Adventure Training is defined as:

"Challenging outdoor training for Personnel in specified adventurous activities, involving controlled exposure to risk, to develop leadership, teamwork, physical fitness, moral and physical courage, among other personal attributes and skills vital to operational capability."

It is an important part of ATC activities and can help develop teamwork as well as leadership skills.

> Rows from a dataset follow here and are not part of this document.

This is an optimization exercise on Yosys and OpenROAD, whose aim is small area, a short achievable clock period and few clock cycles, not a production implementation. Function not checked in this run: the RTL went through the layout flow alone. Power and IR drop assume default switching activity.

$ cat flow/config.mk
export PLATFORM = sky130hd
export DESIGN_NAME = kb_report_encoder
export DESIGN_NICKNAME = kb_report_encoder
export VERILOG_FILES = /design/flow/design.v
export SDC_FILE = /design/flow/constraint.sdc
export NUM_CORES = 4
export LEC_CHECK = 0
export ABC_AREA = 1
export CAP_MARGIN = 20
export CORE_MARGIN = 2
export CORE_UTILIZATION = 55
export PLACE_DENSITY = 0.8
export SETUP_SLACK_MARGIN = 1.6
export SLEW_MARGIN = 20
$ cat flow/constraint.sdc
create_clock -name core_clock -period 5.0 [get_ports {clk}]
set_input_delay 1.0000 -clock core_clock [delete_from_list [all_inputs] [get_ports {clk}]]
set_output_delay 1.0000 -clock core_clock [all_outputs]
set_load 0.01 [all_outputs]
$ cat flow/flow/run.sh
#!/bin/bash
# The standard layout (standard.sh), with every input and output port still
# buffered, but with a plain buffer cell (buf_1) instead of the resizer's
# default choice (a delay buffer, clkdlybuf4s50_1).
set -euo pipefail
export BUFFER_PORTS_ARGS="-buffer_cell sky130_fd_sc_hd__buf_1"
bash standard.sh > standard_flow.log 2>&1
$ cat flow/standard.sh
#!/bin/bash
# synth_recipe.tcl (not shown) runs the flow's synth.tcl, then flattens the netlist and writes it again
# the make line also repeats each setting of config.mk as NAME=value (left out here)
make -C /OpenROAD-flow-scripts/flow DESIGN_CONFIG=/design/flow/config.mk WORK_HOME=/design/flow/orfs CLKGATE_MAP_FILE= SYNTH_SCRIPT=/design/flow/synth_recipe.tcl "${@:-finish}"
$ cat flow/design.v
module kb_keymap (
    input  wire       layer,
    input  wire [6:0] idx,
    output reg  [7:0] code
);
    always @(*) begin
        case ({layer, idx})
            {1'b0, 7'd0}: code = 8'h29;
            {1'b0, 7'd1}: code = 8'h35;
            {1'b0, 7'd2}: code = 8'h2B;
            {1'b0, 7'd3}: code = 8'h39;
            {1'b0, 7'd4}: code = 8'hE1;
            {1'b0, 7'd5}: code = 8'hE0;
            {1'b0, 7'd6}: code = 8'h3A;
            {1'b0, 7'd7}: code = 8'h1E;
            {1'b0, 7'd8}: code = 8'h14;
            {1'b0, 7'd9}: code = 8'h04;
            {1'b0, 7'd10}: code = 8'h1D;
            {1'b0, 7'd11}: code = 8'hE3;
            {1'b0, 7'd12}: code = 8'h3B;
            {1'b0, 7'd13}: code = 8'h1F;
            {1'b0, 7'd14}: code = 8'h1A;
            {1'b0, 7'd15}: code = 8'h16;
            {1'b0, 7'd16}: code = 8'h1B;
            {1'b0, 7'd17}: code = 8'hE2;
            {1'b0, 7'd18}: code = 8'h3C;
            {1'b0, 7'd19}: code = 8'h20;
            {1'b0, 7'd20}: code = 8'h08;
            {1'b0, 7'd21}: code = 8'h07;
            {1'b0, 7'd22}: code = 8'h06;
            {1'b0, 7'd24}: code = 8'h3D;
            {1'b0, 7'd25}: code = 8'h21;
            {1'b0, 7'd26}: code = 8'h15;
            {1'b0, 7'd27}: code = 8'h09;
            {1'b0, 7'd28}: code = 8'h19;
            {1'b0, 7'd30}: code = 8'h3E;
            {1'b0, 7'd31}: code = 8'h22;
            {1'b0, 7'd32}: code = 8'h17;
            {1'b0, 7'd33}: code = 8'h0A;
            {1'b0, 7'd34}: code = 8'h05;
            {1'b0, 7'd35}: code = 8'h2C;
            {1'b0, 7'd36}: code = 8'h3F;
            {1'b0, 7'd37}: code = 8'h23;
            {1'b0, 7'd38}: code = 8'h1C;
            {1'b0, 7'd39}: code = 8'h0B;
            {1'b0, 7'd40}: code = 8'h11;
            {1'b0, 7'd42}: code = 8'h40;
            {1'b0, 7'd43}: code = 8'h24;
            {1'b0, 7'd44}: code = 8'h18;
            {1'b0, 7'd45}: code = 8'h0D;
            {1'b0, 7'd46}: code = 8'h10;
            {1'b0, 7'd48}: code = 8'h41;
            {1'b0, 7'd49}: code = 8'h25;
            {1'b0, 7'd50}: code = 8'h0C;
            {1'b0, 7'd51}: code = 8'h0E;
            {1'b0, 7'd52}: code = 8'h36;
            {1'b0, 7'd54}: code = 8'h42;
            {1'b0, 7'd55}: code = 8'h26;
            {1'b0, 7'd56}: code = 8'h12;
            {1'b0, 7'd57}: code = 8'h0F;
            {1'b0, 7'd58}: code = 8'h37;
            {1'b0, 7'd59}: code = 8'hE6;
            {1'b0, 7'd60}: code = 8'h43;
            {1'b0, 7'd61}: code = 8'h27;
            {1'b0, 7'd62}: code = 8'h13;
            {1'b0, 7'd63}: code = 8'h33;
            {1'b0, 7'd64}: code = 8'h38;
            {1'b0, 7'd65}: code = 8'hE7;
            {1'b0, 7'd66}: code = 8'h44;
            {1'b0, 7'd67}: code = 8'h2D;
            {1'b0, 7'd68}: code = 8'h2F;
            {1'b0, 7'd69}: code = 8'h34;
            {1'b0, 7'd71}: code = 8'hE4;
            {1'b0, 7'd72}: code = 8'h45;
            {1'b0, 7'd73}: code = 8'h2E;
            {1'b0, 7'd74}: code = 8'h30;
            {1'b0, 7'd77}: code = 8'h50;
            {1'b0, 7'd78}: code = 8'h46;
            {1'b0, 7'd79}: code = 8'h2A;
            {1'b0, 7'd80}: code = 8'h31;
            {1'b0, 7'd81}: code = 8'h28;
            {1'b0, 7'd82}: code = 8'hE5;
            {1'b0, 7'd83}: code = 8'h51;
            {1'b0, 7'd84}: code = 8'h4C;
            {1'b0, 7'd85}: code = 8'h49;
            {1'b0, 7'd88}: code = 8'h52;
            {1'b0, 7'd89}: code = 8'h4F;
            {1'b0, 7'd90}: code = 8'h4A;
            {1'b0, 7'd91}: code = 8'h4B;
            {1'b0, 7'd92}: code = 8'h4E;
            {1'b0, 7'd93}: code = 8'h4D;
            {1'b1, 7'd0}: code = 8'h01;
            {1'b1, 7'd1}: code = 8'h35;
            {1'b1, 7'd2}: code = 8'h2B;
            {1'b1, 7'd3}: code = 8'h39;
            {1'b1, 7'd4}: code = 8'hE5;
            {1'b1, 7'd5}: code = 8'hE0;
            {1'b1, 7'd6}: code = 8'h7F;
            {1'b1, 7'd7}: code = 8'h1E;
            {1'b1, 7'd8}: code = 8'h14;
            {1'b1, 7'd9}: code = 8'h03;
            {1'b1, 7'd10}: code = 8'h1D;
            {1'b1, 7'd11}: code = 8'hE3;
            {1'b1, 7'd12}: code = 8'h80;
            {1'b1, 7'd13}: code = 8'h1F;
            {1'b1, 7'd14}: code = 8'h1A;
            {1'b1, 7'd15}: code = 8'h16;
            {1'b1, 7'd16}: code = 8'h1B;
            {1'b1, 7'd17}: code = 8'hE2;
            {1'b1, 7'd18}: code = 8'h81;
            {1'b1, 7'd19}: code = 8'h20;
            {1'b1, 7'd20}: code = 8'h08;
            {1'b1, 7'd21}: code = 8'h07;
            {1'b1, 7'd24}: code = 8'h74;
            {1'b1, 7'd25}: code = 8'h21;
            {1'b1, 7'd26}: code = 8'h15;
            {1'b1, 7'd27}: code = 8'h09;
            {1'b1, 7'd28}: code = 8'h19;
            {1'b1, 7'd30}: code = 8'h75;
            {1'b1, 7'd31}: code = 8'h22;
            {1'b1, 7'd32}: code = 8'h17;
            {1'b1, 7'd33}: code = 8'h0A;
            {1'b1, 7'd34}: code = 8'h05;
            {1'b1, 7'd36}: code = 8'h76;
            {1'b1, 7'd37}: code = 8'h23;
            {1'b1, 7'd38}: code = 8'h1C;
            {1'b1, 7'd39}: code = 8'h0B;
            {1'b1, 7'd40}: code = 8'h11;
            {1'b1, 7'd42}: code = 8'h77;
            {1'b1, 7'd43}: code = 8'h24;
            {1'b1, 7'd44}: code = 8'h18;
            {1'b1, 7'd45}: code = 8'h0D;
            {1'b1, 7'd46}: code = 8'h10;
            {1'b1, 7'd48}: code = 8'h78;
            {1'b1, 7'd49}: code = 8'h25;
            {1'b1, 7'd50}: code = 8'h0C;
            {1'b1, 7'd51}: code = 8'h0E;
            {1'b1, 7'd52}: code = 8'h36;
            {1'b1, 7'd54}: code = 8'h79;
            {1'b1, 7'd55}: code = 8'h26;
            {1'b1, 7'd56}: code = 8'h12;
            {1'b1, 7'd57}: code = 8'h0F;
            {1'b1, 7'd58}: code = 8'h37;
            {1'b1, 7'd59}: code = 8'hE6;
            {1'b1, 7'd60}: code = 8'h7A;
            {1'b1, 7'd61}: code = 8'h27;
            {1'b1, 7'd62}: code = 8'h13;
            {1'b1, 7'd63}: code = 8'h33;
            {1'b1, 7'd64}: code = 8'h38;
            {1'b1, 7'd65}: code = 8'hE7;
            {1'b1, 7'd66}: code = 8'h7B;
            {1'b1, 7'd67}: code = 8'h2D;
            {1'b1, 7'd68}: code = 8'h2F;
            {1'b1, 7'd69}: code = 8'h34;
            {1'b1, 7'd71}: code = 8'hE4;
            {1'b1, 7'd72}: code = 8'h7C;
            {1'b1, 7'd73}: code = 8'h2E;
            {1'b1, 7'd74}: code = 8'h30;
            {1'b1, 7'd77}: code = 8'h4A;
            {1'b1, 7'd78}: code = 8'h48;
            {1'b1, 7'd79}: code = 8'h2A;
            {1'b1, 7'd80}: code = 8'h31;
            {1'b1, 7'd81}: code = 8'h28;
            {1'b1, 7'd82}: code = 8'hE5;
            {1'b1, 7'd83}: code = 8'h4E;
            {1'b1, 7'd84}: code = 8'h47;
            {1'b1, 7'd85}: code = 8'h49;
            {1'b1, 7'd88}: code = 8'h4B;
            {1'b1, 7'd89}: code = 8'h4D;
            {1'b1, 7'd90}: code = 8'h02;
            {1'b1, 7'd91}: code = 8'h4B;
            {1'b1, 7'd92}: code = 8'h4E;
            {1'b1, 7'd93}: code = 8'h4D;
            default: code = 8'h00;
        endcase
    end
endmodule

Within the ATC there are many opportunities to take part in adventure training, such as hillwalking, canoeing, kayaking, camouflage and concealment expeditions, hiking, and camping. All activities of this kind are supervised by appropriately qualified staff (Mountain Leader for Hill walking, British Canoe Union (BCU) instructors for canoeing and kayaking). There are also nationally run courses such as Parachuting, Basic Winter Training and Nordic Skiing to name a few. Adventure training can take place as part of regular squadron parade nights, weekend and week-long centres. There are also two national ATC adventure training camps. NACATC (National Air Cadet Adventure Training Centre) Llanbedr in Snowdonia and NACATC Windermere in the English Lake District. Here cadets stay for a week participating in various activities in adventure training. There is a wide-ranging Adventure Training syllabus in the ACO - although specifics depend upon the squadron.

===Camps===
ATC activities which include annual camps, in the UK and overseas, are intended to help develop teamwork as well as leadership skills.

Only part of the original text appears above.